#### What is being asked
Begin at the line containing "0.484 | 0.353 |" and copy each line exactly through the end of the records, leaving out what comes before.

[Records for the task Boundary: Start]

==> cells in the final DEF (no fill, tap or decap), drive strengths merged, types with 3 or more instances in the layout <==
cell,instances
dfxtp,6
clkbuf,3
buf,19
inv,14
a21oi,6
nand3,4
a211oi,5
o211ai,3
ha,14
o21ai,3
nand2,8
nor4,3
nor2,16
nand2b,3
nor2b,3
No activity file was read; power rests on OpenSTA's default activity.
$ cat src/rtl/uart_pkg.sv
// Shared UART definitions: FSM state encoding and bit-timing derivation,
// common to uart_tx and uart_rx.
package uart_pkg;

  typedef enum logic [2:0] {
    IDLE      = 3'd0,
    START_BIT = 3'd1,
    DATA_BITS = 3'd2,
    STOP_BIT  = 3'd3,
    WAIT_HIGH = 3'd4
  } uart_state_e;

  function automatic int unsigned clks_per_bit(input int unsigned clk_freq,
                                               input int unsigned bit_rate);
    return clk_freq / bit_rate;
  endfunction

  // Transmitter counts 0..CLKS_PER_BIT inclusive, so one bit lasts one extra clock.
  function automatic int unsigned bit_period(input int unsigned clk_freq,
                                             input int unsigned bit_rate);
    return clks_per_bit(clk_freq, bit_rate) + 1;
  endfunction

endpackage

$ cat src/rtl/uart_sync2.sv
// Two-flop synchronizer for a single asynchronous input, with a
// configurable reset value.
module uart_sync2 #(
  parameter logic RESET_VAL = 1'b1
) (
  input  logic clk,
  input  logic reset,
  input  logic i_d,
  output logic o_q
);

  logic s1_q;
  logic s2_q;

  always_ff @(posedge clk) begin
    if (reset) begin
      s1_q <= RESET_VAL;
      s2_q <= RESET_VAL;
    end else begin
      s1_q <= i_d;
      s2_q <= s1_q;
    end
  end

  assign o_q = s2_q;

endmodule
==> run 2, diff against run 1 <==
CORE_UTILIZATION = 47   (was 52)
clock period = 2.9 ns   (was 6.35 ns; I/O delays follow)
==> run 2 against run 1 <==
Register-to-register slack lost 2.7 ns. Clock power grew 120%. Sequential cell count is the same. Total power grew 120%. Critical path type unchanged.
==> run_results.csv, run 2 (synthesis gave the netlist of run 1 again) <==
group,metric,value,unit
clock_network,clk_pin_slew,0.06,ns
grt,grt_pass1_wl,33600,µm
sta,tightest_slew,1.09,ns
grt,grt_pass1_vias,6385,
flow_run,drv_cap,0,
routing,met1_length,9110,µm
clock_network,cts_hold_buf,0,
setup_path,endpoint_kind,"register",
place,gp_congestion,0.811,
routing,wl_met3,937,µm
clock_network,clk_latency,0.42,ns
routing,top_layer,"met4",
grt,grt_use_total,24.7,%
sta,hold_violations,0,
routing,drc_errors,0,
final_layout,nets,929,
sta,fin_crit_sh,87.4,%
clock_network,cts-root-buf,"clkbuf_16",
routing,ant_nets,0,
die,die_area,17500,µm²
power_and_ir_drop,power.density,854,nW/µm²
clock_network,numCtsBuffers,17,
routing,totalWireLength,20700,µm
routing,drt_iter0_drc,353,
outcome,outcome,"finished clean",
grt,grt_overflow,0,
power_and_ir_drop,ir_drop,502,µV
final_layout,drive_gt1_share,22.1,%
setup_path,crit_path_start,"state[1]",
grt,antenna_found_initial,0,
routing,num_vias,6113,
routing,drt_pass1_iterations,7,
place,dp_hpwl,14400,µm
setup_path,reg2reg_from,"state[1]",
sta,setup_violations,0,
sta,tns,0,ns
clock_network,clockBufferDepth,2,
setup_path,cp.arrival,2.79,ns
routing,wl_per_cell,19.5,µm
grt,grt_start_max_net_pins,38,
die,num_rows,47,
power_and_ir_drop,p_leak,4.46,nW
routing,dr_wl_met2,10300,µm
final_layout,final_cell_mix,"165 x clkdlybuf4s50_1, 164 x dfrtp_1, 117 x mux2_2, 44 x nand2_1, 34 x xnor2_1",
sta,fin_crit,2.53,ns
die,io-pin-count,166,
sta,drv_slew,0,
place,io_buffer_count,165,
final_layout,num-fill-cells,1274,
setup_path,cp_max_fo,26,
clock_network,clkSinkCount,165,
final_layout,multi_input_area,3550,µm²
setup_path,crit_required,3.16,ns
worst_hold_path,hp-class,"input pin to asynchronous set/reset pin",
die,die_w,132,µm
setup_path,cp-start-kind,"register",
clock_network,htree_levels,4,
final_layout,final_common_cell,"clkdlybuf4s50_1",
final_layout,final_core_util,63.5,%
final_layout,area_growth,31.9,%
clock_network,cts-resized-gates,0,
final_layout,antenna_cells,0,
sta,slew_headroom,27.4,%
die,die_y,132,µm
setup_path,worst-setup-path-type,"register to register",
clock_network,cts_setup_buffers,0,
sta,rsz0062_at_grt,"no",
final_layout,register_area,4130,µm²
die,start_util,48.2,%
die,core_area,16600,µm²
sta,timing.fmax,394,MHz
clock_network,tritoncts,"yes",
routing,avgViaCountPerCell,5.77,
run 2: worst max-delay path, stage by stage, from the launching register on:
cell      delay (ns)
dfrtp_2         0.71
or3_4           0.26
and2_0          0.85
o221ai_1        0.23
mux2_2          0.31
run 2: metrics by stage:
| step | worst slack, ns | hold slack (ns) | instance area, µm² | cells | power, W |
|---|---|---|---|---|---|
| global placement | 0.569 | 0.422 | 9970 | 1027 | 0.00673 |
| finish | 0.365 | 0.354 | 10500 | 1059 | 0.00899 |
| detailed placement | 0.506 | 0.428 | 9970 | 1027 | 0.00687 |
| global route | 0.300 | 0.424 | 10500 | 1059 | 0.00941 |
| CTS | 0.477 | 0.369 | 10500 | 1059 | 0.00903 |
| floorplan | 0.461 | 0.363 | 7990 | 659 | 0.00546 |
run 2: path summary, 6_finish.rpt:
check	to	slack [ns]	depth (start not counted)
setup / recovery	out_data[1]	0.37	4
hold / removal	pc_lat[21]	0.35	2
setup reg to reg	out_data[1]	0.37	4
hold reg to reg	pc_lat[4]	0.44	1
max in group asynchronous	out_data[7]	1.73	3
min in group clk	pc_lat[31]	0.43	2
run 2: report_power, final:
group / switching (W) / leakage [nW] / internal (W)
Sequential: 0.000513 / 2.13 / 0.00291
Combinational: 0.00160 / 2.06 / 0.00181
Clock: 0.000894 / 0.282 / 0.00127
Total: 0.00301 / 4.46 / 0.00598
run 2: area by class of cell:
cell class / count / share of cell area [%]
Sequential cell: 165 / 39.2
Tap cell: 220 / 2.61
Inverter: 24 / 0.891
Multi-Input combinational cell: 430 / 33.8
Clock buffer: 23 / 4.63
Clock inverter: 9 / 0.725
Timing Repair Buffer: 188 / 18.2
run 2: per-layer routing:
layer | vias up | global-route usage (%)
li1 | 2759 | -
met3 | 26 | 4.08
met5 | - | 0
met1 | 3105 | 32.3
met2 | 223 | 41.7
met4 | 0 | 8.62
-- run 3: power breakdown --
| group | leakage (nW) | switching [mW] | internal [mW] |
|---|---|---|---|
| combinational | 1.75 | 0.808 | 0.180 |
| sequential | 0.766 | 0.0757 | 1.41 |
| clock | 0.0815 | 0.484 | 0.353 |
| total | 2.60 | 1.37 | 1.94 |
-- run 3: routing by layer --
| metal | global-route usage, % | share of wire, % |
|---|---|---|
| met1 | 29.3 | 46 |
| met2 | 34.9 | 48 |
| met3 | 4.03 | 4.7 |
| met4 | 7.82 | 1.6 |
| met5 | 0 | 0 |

[Records for the task Boundary: End]

#### Response to this task
| clock | 0.0815 | 0.484 | 0.353 |
| total | 2.60 | 1.37 | 1.94 |
-- run 3: routing by layer --
| metal | global-route usage, % | share of wire, % |
|---|---|---|
| met1 | 29.3 | 46 |
| met2 | 34.9 | 48 |
| met3 | 4.03 | 4.7 |
| met4 | 7.82 | 1.6 |
| met5 | 0 | 0 |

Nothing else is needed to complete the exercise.